- _PROBLEM DESCRIPTION_
Repeat only the lines below from the one containing "kinds of logic" through the one containing "detail_route.drc_violations = 0", inclusive, exactly as written.

========================

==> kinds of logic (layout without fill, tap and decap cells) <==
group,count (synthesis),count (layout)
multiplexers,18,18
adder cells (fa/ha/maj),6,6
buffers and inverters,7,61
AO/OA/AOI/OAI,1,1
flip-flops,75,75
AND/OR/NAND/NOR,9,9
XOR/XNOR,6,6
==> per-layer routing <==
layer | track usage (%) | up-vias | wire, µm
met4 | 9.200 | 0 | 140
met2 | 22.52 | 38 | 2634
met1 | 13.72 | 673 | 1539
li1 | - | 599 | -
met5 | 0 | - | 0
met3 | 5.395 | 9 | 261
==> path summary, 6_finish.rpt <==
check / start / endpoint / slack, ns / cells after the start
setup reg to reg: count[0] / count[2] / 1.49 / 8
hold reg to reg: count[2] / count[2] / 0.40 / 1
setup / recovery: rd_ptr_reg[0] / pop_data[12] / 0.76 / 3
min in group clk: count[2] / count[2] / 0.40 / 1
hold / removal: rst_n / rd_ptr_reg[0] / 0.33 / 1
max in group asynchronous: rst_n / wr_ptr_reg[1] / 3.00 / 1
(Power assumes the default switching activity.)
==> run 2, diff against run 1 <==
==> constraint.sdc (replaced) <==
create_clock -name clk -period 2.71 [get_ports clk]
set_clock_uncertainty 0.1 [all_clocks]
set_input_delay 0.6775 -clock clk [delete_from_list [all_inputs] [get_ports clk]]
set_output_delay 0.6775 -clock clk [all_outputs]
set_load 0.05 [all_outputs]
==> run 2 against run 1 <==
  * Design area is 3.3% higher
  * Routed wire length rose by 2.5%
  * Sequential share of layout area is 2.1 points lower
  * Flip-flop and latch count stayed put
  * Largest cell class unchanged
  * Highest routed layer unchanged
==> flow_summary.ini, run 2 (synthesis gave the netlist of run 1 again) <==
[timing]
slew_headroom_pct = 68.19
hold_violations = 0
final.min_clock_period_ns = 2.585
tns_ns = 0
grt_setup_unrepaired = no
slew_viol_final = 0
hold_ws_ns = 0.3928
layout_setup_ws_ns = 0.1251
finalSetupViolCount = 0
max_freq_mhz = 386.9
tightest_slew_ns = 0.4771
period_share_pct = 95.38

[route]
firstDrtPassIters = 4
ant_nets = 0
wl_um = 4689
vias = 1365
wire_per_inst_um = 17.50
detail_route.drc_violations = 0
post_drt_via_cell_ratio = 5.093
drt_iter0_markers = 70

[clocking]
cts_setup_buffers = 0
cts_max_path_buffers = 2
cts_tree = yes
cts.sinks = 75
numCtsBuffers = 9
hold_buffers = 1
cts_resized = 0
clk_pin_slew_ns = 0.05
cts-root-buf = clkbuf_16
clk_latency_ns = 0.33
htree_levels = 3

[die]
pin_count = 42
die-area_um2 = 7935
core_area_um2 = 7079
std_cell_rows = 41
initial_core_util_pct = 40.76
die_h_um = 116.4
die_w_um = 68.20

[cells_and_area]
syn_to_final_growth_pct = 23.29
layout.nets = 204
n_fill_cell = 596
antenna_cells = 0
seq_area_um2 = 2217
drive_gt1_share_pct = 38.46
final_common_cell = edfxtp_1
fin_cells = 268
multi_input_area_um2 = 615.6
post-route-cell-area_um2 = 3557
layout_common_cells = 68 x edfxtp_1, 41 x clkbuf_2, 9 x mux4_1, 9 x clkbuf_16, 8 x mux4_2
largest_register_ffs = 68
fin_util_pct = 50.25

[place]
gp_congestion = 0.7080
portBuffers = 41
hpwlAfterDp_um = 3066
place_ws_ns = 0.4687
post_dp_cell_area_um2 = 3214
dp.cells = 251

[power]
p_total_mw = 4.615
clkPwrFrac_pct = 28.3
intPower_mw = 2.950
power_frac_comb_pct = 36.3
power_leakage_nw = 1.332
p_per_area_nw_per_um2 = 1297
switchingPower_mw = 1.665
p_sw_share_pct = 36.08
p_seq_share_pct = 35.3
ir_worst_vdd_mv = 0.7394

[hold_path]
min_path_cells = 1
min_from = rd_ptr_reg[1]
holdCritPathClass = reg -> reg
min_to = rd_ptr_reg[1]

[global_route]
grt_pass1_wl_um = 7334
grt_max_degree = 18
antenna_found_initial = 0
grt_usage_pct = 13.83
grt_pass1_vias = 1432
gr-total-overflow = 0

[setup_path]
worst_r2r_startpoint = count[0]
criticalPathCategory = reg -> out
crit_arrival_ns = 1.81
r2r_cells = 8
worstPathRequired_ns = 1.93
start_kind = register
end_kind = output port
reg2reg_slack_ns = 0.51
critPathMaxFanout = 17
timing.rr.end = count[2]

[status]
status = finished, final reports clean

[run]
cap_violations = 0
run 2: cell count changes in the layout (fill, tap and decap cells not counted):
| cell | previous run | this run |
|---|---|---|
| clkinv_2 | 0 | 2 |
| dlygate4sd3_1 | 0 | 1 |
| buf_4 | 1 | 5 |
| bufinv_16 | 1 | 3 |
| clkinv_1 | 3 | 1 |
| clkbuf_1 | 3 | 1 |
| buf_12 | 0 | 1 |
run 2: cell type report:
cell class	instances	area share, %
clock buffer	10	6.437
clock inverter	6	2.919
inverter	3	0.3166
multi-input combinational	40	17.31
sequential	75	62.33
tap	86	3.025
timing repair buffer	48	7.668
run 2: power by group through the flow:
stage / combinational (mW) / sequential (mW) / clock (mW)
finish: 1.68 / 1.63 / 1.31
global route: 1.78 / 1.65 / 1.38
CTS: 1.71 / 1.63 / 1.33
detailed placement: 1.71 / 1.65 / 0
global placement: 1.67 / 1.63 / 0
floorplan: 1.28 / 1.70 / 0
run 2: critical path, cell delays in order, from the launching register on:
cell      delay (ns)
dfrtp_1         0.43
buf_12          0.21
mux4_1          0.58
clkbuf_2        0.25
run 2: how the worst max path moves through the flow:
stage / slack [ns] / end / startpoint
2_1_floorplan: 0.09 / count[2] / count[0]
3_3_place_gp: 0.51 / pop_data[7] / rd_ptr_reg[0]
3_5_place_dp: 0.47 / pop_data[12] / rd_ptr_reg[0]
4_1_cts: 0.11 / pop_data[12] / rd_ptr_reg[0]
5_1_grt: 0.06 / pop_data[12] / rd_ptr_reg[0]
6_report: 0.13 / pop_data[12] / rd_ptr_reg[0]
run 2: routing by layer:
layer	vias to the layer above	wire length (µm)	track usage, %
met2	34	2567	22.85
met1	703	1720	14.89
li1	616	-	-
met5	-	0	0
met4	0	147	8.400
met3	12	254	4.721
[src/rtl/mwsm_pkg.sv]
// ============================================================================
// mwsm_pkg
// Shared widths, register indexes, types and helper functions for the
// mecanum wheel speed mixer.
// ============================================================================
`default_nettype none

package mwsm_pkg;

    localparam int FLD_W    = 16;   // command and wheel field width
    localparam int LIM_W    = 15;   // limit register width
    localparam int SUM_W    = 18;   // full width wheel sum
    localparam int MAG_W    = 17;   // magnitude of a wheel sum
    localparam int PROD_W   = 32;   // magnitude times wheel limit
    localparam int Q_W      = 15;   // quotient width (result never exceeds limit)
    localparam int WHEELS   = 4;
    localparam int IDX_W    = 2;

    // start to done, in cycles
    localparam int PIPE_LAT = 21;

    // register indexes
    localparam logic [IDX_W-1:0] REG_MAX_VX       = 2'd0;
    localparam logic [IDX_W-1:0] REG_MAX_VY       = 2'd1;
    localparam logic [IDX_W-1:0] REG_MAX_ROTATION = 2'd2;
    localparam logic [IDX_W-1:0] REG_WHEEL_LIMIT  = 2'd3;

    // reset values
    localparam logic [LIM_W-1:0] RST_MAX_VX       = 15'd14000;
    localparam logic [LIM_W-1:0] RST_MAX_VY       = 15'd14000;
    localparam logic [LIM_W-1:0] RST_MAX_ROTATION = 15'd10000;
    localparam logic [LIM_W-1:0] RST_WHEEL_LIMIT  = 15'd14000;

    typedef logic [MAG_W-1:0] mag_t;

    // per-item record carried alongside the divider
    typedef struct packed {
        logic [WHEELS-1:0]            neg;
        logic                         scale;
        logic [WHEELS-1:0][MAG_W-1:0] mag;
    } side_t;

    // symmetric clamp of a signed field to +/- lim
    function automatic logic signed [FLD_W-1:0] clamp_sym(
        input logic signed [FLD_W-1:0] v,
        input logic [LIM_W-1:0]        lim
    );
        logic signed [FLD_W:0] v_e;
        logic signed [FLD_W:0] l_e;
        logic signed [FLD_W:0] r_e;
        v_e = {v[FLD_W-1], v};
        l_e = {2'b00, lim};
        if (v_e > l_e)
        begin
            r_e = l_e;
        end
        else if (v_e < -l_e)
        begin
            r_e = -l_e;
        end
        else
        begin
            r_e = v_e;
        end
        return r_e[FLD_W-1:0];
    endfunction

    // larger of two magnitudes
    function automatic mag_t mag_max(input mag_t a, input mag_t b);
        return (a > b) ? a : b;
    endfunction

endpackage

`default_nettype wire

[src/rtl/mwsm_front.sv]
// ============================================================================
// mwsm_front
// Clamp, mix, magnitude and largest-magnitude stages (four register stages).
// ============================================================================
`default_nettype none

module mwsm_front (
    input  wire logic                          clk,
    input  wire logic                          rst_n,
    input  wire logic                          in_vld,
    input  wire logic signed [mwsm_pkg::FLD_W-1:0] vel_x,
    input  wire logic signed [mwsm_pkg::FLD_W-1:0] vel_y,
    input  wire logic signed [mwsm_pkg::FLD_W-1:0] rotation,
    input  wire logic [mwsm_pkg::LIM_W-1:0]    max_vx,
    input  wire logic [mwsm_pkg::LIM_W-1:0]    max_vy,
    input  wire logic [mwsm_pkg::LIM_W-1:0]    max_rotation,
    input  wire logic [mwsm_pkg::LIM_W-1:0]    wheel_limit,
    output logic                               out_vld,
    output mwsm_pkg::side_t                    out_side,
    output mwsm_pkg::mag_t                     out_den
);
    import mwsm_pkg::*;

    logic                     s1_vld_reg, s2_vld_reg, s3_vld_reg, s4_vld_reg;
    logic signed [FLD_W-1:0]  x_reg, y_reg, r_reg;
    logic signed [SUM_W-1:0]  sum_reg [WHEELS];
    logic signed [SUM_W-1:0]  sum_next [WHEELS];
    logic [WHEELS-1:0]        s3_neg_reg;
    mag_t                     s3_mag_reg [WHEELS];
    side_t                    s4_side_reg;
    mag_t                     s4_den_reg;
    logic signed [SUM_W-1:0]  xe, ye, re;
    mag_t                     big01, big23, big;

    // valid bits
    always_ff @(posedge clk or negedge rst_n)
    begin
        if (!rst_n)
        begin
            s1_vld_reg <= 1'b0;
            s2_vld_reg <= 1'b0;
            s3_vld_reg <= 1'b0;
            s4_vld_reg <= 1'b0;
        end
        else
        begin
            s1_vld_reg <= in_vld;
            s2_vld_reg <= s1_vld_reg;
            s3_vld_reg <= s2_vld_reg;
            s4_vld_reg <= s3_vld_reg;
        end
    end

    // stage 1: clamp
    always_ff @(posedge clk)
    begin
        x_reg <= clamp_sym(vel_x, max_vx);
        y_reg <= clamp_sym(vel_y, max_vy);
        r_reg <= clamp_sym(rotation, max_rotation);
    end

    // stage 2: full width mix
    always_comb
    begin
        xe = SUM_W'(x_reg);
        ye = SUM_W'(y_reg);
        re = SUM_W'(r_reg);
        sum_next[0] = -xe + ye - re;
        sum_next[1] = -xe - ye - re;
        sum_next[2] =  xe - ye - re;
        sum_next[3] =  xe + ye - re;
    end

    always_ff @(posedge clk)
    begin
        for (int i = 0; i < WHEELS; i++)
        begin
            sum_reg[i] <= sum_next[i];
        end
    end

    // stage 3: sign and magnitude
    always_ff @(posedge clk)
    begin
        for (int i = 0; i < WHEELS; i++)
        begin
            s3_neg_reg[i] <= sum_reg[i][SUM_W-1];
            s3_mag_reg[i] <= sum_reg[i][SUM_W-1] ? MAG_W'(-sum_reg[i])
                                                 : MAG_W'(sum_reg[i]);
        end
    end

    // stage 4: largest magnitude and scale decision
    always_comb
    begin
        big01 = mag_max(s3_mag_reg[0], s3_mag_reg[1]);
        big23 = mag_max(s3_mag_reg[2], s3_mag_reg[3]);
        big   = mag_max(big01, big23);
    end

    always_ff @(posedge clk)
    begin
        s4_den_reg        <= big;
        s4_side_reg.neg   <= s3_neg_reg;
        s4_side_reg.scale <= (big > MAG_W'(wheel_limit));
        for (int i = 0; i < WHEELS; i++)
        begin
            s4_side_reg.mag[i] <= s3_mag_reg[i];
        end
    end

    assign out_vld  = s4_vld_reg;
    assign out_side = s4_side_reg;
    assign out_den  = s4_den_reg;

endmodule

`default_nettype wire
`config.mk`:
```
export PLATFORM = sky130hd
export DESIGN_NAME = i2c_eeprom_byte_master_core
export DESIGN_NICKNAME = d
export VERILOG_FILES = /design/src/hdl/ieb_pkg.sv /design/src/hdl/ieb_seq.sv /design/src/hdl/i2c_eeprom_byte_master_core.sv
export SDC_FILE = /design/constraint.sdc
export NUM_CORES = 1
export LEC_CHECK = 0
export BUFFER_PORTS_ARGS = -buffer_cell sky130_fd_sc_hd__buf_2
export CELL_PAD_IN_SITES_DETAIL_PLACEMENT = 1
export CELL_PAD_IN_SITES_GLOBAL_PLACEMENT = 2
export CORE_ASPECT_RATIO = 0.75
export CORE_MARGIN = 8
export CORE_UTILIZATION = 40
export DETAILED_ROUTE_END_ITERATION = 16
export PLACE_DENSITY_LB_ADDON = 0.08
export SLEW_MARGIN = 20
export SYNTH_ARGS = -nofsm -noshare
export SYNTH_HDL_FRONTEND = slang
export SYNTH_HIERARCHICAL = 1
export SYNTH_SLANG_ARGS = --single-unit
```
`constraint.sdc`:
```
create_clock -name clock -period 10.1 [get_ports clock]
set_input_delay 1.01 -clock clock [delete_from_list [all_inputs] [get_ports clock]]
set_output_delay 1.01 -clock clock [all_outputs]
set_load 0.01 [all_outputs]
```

========================

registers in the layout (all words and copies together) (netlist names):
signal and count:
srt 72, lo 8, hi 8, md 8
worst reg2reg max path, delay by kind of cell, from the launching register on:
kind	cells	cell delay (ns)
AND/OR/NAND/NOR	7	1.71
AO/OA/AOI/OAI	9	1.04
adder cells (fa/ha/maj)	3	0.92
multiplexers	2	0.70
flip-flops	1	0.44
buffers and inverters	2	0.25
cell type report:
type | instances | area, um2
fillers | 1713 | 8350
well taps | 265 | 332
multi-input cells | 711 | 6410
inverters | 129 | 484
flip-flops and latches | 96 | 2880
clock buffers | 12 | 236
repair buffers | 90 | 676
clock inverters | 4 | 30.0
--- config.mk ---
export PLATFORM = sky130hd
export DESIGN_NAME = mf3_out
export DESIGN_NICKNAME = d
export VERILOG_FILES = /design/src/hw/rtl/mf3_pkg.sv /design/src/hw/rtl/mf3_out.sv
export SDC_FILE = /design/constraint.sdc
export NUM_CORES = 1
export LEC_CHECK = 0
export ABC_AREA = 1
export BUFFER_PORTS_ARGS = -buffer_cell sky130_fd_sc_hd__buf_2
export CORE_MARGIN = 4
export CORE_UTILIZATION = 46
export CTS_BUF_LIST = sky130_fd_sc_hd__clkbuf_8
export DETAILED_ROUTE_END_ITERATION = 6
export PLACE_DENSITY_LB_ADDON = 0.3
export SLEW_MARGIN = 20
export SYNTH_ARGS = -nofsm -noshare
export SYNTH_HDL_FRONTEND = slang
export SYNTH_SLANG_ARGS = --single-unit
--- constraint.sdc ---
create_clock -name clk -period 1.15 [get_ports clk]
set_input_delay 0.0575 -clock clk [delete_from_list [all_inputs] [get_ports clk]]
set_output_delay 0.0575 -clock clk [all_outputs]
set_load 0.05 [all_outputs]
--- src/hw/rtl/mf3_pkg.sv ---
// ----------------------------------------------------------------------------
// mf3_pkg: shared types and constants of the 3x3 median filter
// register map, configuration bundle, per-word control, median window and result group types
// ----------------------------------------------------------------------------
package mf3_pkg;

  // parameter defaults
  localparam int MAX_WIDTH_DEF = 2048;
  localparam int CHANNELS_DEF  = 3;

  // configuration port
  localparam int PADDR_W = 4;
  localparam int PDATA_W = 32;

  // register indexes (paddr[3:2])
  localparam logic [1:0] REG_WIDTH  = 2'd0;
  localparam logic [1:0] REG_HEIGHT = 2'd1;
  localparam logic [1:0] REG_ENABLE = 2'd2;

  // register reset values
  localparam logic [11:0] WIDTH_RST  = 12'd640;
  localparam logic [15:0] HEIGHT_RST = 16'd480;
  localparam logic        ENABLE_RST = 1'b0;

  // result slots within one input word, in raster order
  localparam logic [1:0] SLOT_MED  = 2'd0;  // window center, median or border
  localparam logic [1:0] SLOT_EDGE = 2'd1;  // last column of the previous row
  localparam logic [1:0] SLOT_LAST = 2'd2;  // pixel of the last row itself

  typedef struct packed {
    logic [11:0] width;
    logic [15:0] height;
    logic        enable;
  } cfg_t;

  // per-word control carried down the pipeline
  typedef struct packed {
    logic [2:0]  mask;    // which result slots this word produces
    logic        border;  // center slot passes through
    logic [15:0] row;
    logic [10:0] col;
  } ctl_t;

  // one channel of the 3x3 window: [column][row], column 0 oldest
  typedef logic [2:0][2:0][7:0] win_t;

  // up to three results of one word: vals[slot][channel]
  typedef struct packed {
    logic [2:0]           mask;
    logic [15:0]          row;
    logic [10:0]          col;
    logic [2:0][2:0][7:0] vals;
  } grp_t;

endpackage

========================

- _ANSWER TO THIS PROBLEM_
==> kinds of logic (layout without fill, tap and decap cells) <==
group,count (synthesis),count (layout)
multiplexers,18,18
adder cells (fa/ha/maj),6,6
buffers and inverters,7,61
AO/OA/AOI/OAI,1,1
flip-flops,75,75
AND/OR/NAND/NOR,9,9
XOR/XNOR,6,6
==> per-layer routing <==
layer | track usage (%) | up-vias | wire, µm
met4 | 9.200 | 0 | 140
met2 | 22.52 | 38 | 2634
met1 | 13.72 | 673 | 1539
li1 | - | 599 | -
met5 | 0 | - | 0
met3 | 5.395 | 9 | 261
==> path summary, 6_finish.rpt <==
check / start / endpoint / slack, ns / cells after the start
setup reg to reg: count[0] / count[2] / 1.49 / 8
hold reg to reg: count[2] / count[2] / 0.40 / 1
setup / recovery: rd_ptr_reg[0] / pop_data[12] / 0.76 / 3
min in group clk: count[2] / count[2] / 0.40 / 1
hold / removal: rst_n / rd_ptr_reg[0] / 0.33 / 1
max in group asynchronous: rst_n / wr_ptr_reg[1] / 3.00 / 1
(Power assumes the default switching activity.)
==> run 2, diff against run 1 <==
==> constraint.sdc (replaced) <==
create_clock -name clk -period 2.71 [get_ports clk]
set_clock_uncertainty 0.1 [all_clocks]
set_input_delay 0.6775 -clock clk [delete_from_list [all_inputs] [get_ports clk]]
set_output_delay 0.6775 -clock clk [all_outputs]
set_load 0.05 [all_outputs]
==> run 2 against run 1 <==
  * Design area is 3.3% higher
  * Routed wire length rose by 2.5%
  * Sequential share of layout area is 2.1 points lower
  * Flip-flop and latch count stayed put
  * Largest cell class unchanged
  * Highest routed layer unchanged
==> flow_summary.ini, run 2 (synthesis gave the netlist of run 1 again) <==
[timing]
slew_headroom_pct = 68.19
hold_violations = 0
final.min_clock_period_ns = 2.585
tns_ns = 0
grt_setup_unrepaired = no
slew_viol_final = 0
hold_ws_ns = 0.3928
layout_setup_ws_ns = 0.1251
finalSetupViolCount = 0
max_freq_mhz = 386.9
tightest_slew_ns = 0.4771
period_share_pct = 95.38

[route]
firstDrtPassIters = 4
ant_nets = 0
wl_um = 4689
vias = 1365
wire_per_inst_um = 17.50
detail_route.drc_violations = 0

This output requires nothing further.